I’ll admit, standing in the corral, I hadn’t considered that my noble steed might be a mule. In fact, I didn’t know cowboys rode mules. Or that mules could be bigger and more surefooted than horses. I figured as long as Socks could get me from the lip of Bryce Canyon, 1,000 feet down to the canyon floor and then back again, who was I to judge? Our guide, Joe, told me to, “Ride it like you stole it” and I’d like to say that I did, but I’d be embellishing. Mostly I held on and gave Socks the odd hurry up! boot to the belly. If I was worried about hurting her, my concern was misdirected; I’d be saddle sore for the next week.






We nosed down the trail’s steep switchbacks, taking pause as Joe told us about the local flora. He pointed out suggestively shaped hoodoos and told us groan-inducing jokes, just the type you’d expect from a half-baked cowpoke.

Joe also told us how the iron in the spires attracts lightning, making Bryce Canyon a terrible place to be during a storm. He then enlightened us with a very interesting fact: that the Native Americans never travelled into Bryce Canyon. They feared if they passed through, they would be turned to stone men. (Their explanation for the hoodoos that litter the park.)

Following our trail ride we skirted the rim of the Bryce Canyon Amphitheatre. Knowing we had many miles to cover today, we quickly hustled the 1.3-mile Navajo Loop.

We dipped down toward the canyon floor, descending down switchbacks. We passed a small stand of Douglas fir trees, cast in golden light. Further on we slipped up a narrow slot; yet another made-by-nature ‘Wall Street’.

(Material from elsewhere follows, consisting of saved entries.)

<file path="src/rtl/aud_pkg.sv">
// Shared definitions for the WM8731 audio serial paths (DAC transmit and,
// later, ADC receive): sample width, transmitter state encoding and PCM type.
package aud_pkg;

  localparam int AUD_DATA_W = 16;

  typedef enum logic [2:0] {
    S_IDLE,
    S_WAIT,
    S_LEFT,
    S_GAPL,
    S_RIGHT,
    S_GAPR
  } tx_state_e;

  typedef logic signed [AUD_DATA_W-1:0] sample_t;

  // True while a channel slot is actively shifting bits onto the line.
  function automatic logic is_slot(input tx_state_e s);
    return (s == S_LEFT) || (s == S_RIGHT);
  endfunction

endpackage

</file>
<file path="src/rtl/aud_sample_fifo.sv">
// Small synchronous sample FIFO with registered occupancy. No bypass path:
// an entry pushed on an edge is poppable from the following edge onwards.
// Shared between the playback and record paths.
module aud_sample_fifo
  import aud_pkg::*;
#(
  parameter int DATA_W     = AUD_DATA_W,
  parameter int FIFO_DEPTH = 4
) (
  input  logic                             i_clk,
  input  logic                             i_rst_n,
  input  logic                             i_push,
  input  logic [DATA_W-1:0]                i_data,
  input  logic                             i_pop,
  output logic [DATA_W-1:0]                o_data,
  output logic                             o_full,
  output logic                             o_empty,
  output logic [$clog2(FIFO_DEPTH+1)-1:0]  o_level
);

  localparam int AW = $clog2(FIFO_DEPTH);
  localparam int LW = $clog2(FIFO_DEPTH+1);

  logic [DATA_W-1:0] mem_q [FIFO_DEPTH];
  logic [AW-1:0]     wr_q, wr_d;
  logic [AW-1:0]     rd_q, rd_d;
  logic [LW-1:0]     level_q, level_d;
  logic              push_ok, pop_ok;

  assign o_full   = (level_q == LW'(FIFO_DEPTH));
  assign o_empty  = (level_q == '0);
  assign push_ok  = i_push && !o_full;
  assign pop_ok   = i_pop && !o_empty;
  assign o_data   = mem_q[rd_q];
  assign o_level  = level_q;

  // Pointer and occupancy next-state; depth is a power of two so the
  // pointers wrap by natural overflow.
  always_comb begin
    wr_d    = wr_q;
    rd_d    = rd_q;
    level_d = level_q;
    if (push_ok) wr_d = wr_q + AW'(1);
    if (pop_ok)  rd_d = rd_q + AW'(1);
    case ({push_ok, pop_ok})
      2'b10:   level_d = level_q + LW'(1);
      2'b01:   level_d = level_q - LW'(1);
      default: level_d = level_q;
    endcase
  end

  // Control state: pointers and occupancy, cleared by reset.
  always_ff @(posedge i_clk or negedge i_rst_n) begin
    if (!i_rst_n) begin
      wr_q    <= '0;
      rd_q    <= '0;
      level_q <= '0;
    end else begin
      wr_q    <= wr_d;
      rd_q    <= rd_d;
      level_q <= level_d;
    end
  end

  // Sample storage; contents are only meaningful behind the read pointer.
  always_ff @(posedge i_clk) begin
    if (push_ok) mem_q[wr_q] <= i_data;
  end

endmodule

</file>
<file path="src/rtl/aud_i2s_tx.sv">
// WM8731 DAC serial transmitter. Buffers PCM samples and shifts each one
// MSB-first into the left slot after a DACLRCK falling edge and again into
// the right slot after the rising edge (one FIFO pop per frame).
module aud_i2s_tx
  import aud_pkg::*;
#(
  parameter int DATA_W     = AUD_DATA_W,
  parameter int FIFO_DEPTH = 4
) (
  input  logic                             i_clk,
  input  logic                             i_rst_n,
  input  logic                             i_en,
  input  logic                             i_daclrck,
  input  logic [DATA_W-1:0]                i_data,
  input  logic                             i_valid,
  output logic                             o_ready,
  output logic                             o_dacdat,
  output logic [$clog2(FIFO_DEPTH+1)-1:0]  o_level,
  output logic                             o_underrun,
  output logic                             o_frame_err
);

  localparam int CW = $clog2(DATA_W);

  tx_state_e                 state_q, state_d;
  logic                      lrc_q;
  logic [CW-1:0]             cnt_q, cnt_d;
  logic [DATA_W-1:0]         sh_q, sh_d;
  logic signed [DATA_W-1:0]  sample_q, sample_d;
  logic                      underrun_q, underrun_d;
  logic                      frame_err_q, frame_err_d;

  logic                      fe, re;
  logic                      start_l, start_r;
  logic                      pop;
  logic                      fifo_full, fifo_empty;
  logic [DATA_W-1:0]         fifo_data;

  aud_sample_fifo #(
    .DATA_W     (DATA_W),
    .FIFO_DEPTH (FIFO_DEPTH)
  ) u_fifo (
    .i_clk   (i_clk),
    .i_rst_n (i_rst_n),
    .i_push  (i_valid),
    .i_data  (i_data),
    .i_pop   (pop),
    .o_data  (fifo_data),
    .o_full  (fifo_full),
    .o_empty (fifo_empty),
    .o_level (o_level)
  );

  assign o_ready     = !fifo_full;
  assign o_underrun  = underrun_q;
  assign o_frame_err = frame_err_q;

  // LR clock edges, seen against the previous-cycle LRCK sample.
  assign fe = !i_daclrck && lrc_q;
  assign re = i_daclrck && !lrc_q;

  // FSM state register.
  always_ff @(posedge i_clk or negedge i_rst_n) begin
    if (!i_rst_n) state_q <= S_IDLE;
    else          state_q <= state_d;
  end

  // FSM next state: slots start only on the matching LRCK edge; an edge that
  // lands inside a busy slot still starts the new slot.
  always_comb begin
    state_d = state_q;
    start_l = 1'b0;
    start_r = 1'b0;
    if (!i_en) begin
      state_d = S_IDLE;
    end else begin
      case (state_q)
        S_IDLE:  state_d = S_WAIT;
        S_WAIT:  if (fe) start_l = 1'b1;
        S_LEFT: begin
          if (re)                 start_r = 1'b1;
          else if (cnt_q == '0)   state_d = S_GAPL;
        end
        S_GAPL:  if (re) start_r = 1'b1;
        S_RIGHT: begin
          if (fe)                 start_l = 1'b1;
          else if (cnt_q == '0)   state_d = S_GAPR;
        end
        S_GAPR:  if (fe) start_l = 1'b1;
        default: state_d = S_IDLE;
      endcase
      if (start_l) state_d = S_LEFT;
      if (start_r) state_d = S_RIGHT;
    end
  end

  // FSM output: the line is quiet outside the two shifting slots.
  always_comb begin
    o_dacdat = 1'b0;
    if (is_slot(state_q)) o_dacdat = sh_q[DATA_W-1];
  end

  // Datapath next state: sample capture, shift, bit counter and status pulses.
  always_comb begin
    sample_d    = sample_q;
    sh_d        = sh_q;
    cnt_d       = cnt_q;
    pop         = start_l && !fifo_empty;
    underrun_d  = start_l && fifo_empty;
    frame_err_d = ((state_q == S_LEFT && start_r) ||
                   (state_q == S_RIGHT && start_l)) && (cnt_q != '0);
    if (start_l) begin
      sample_d = fifo_empty ? '0 : fifo_data;
      sh_d     = fifo_empty ? '0 : fifo_data;
      cnt_d    = CW'(DATA_W-1);
    end else if (start_r) begin
      sh_d     = sample_q;
      cnt_d    = CW'(DATA_W-1);
    end else if (is_slot(state_q) && cnt_q != '0) begin
      sh_d     = {sh_q[DATA_W-2:0], 1'b0};
      cnt_d    = cnt_q - CW'(1);
    end
  end

  // Control registers: LRCK history, bit counter and status pulses.
  always_ff @(posedge i_clk or negedge i_rst_n) begin
    if (!i_rst_n) begin
      lrc_q       <= 1'b1;
      cnt_q       <= '0;
      underrun_q  <= 1'b0;
      frame_err_q <= 1'b0;
    end else begin
      lrc_q       <= i_daclrck;
      cnt_q       <= cnt_d;
      underrun_q  <= underrun_d;
      frame_err_q <= frame_err_d;
    end
  end

  // Data registers: held sample and shift register (output gated by state).
  always_ff @(posedge i_clk) begin
    sample_q <= sample_d;
    sh_q     <= sh_d;
  end

endmodule
</file>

Peeling ourselves away from Bryce Canyon was not easy. 

“Just one more shot!” my mind shouted. Surely I hadn’t captured that spire yet, had I? I drank in the view one last time.

We passed by the Bryce Canyon Lodge for the last time and I swooned over the outbuildings. There was something so romantic about the property’s rustic construction. In that moment I promised myself I’d be back.

Before we left Bryce, we ran some errands and picked up some provisions. It was high time we cleaned out the cooler which was holding a few litres of melted ice and spilled veggie dip. (Gross.) Half a case of beer bobbed about, slick with oil. We weren’t even annoyed about the mess; mostly we deplored ourselves for attending a three-day music festival and failing to consume our single shared case of beer. Real party animals we are. (What we didn’t know then, was that we’d be crossing back into Canada with five surviving cans.)

The rest of the afternoon passed slowly. We drove northeast through Grand Staircase–Escalante National Monument, not quite realizing it was more of a region than attraction. Grand Staircase, is in fact, a series of plateaus that descend from Bryce Canyon south toward the Grand Canyon.

We made a quick tour of Escalante Petrified Forest State Park before pushing on to Anasazi State Park Museum, which we had confused for an actual Anasazi Village. Disappointed, we continued on.

The upside of driving this route to Monument Valley – rather than south via US-89 – meant we were able to visit another national park: Capitol Reef NP.





Once we left Capitol Reef the landscape changed dramatically. The horizon flattened, the sky darkened and it seemed everything was draped in a dull grey. The terrain became almost otherworldly.

We cruised along Highway 24 towards Hanksville. Looking north I noticed a huge butte off in the distance. I’m not sure why, but its appearance chilled me. It looked like a sinister stone submarine – a ghost ship – pushing its way through Earth’s surface. I was transfixed yet totally haunted by it. Later, I’d retrace our trip on Google Earth to discover it has a name: Factory Butte.

Flickr/John Buie (CC by 2.0)

Flickr/John Buie (CC by 2.0)

I didn’t find any record of others being spooked by it, but I did notice that my otherworldly observation wasn’t so far off. Just a stone’s throw from Hanksville is a Mars Desert Research Station.


At Hanksville we turned south, plunging us into an empty landscape. Dusk fell soon thereafter and we drove into that lonely night.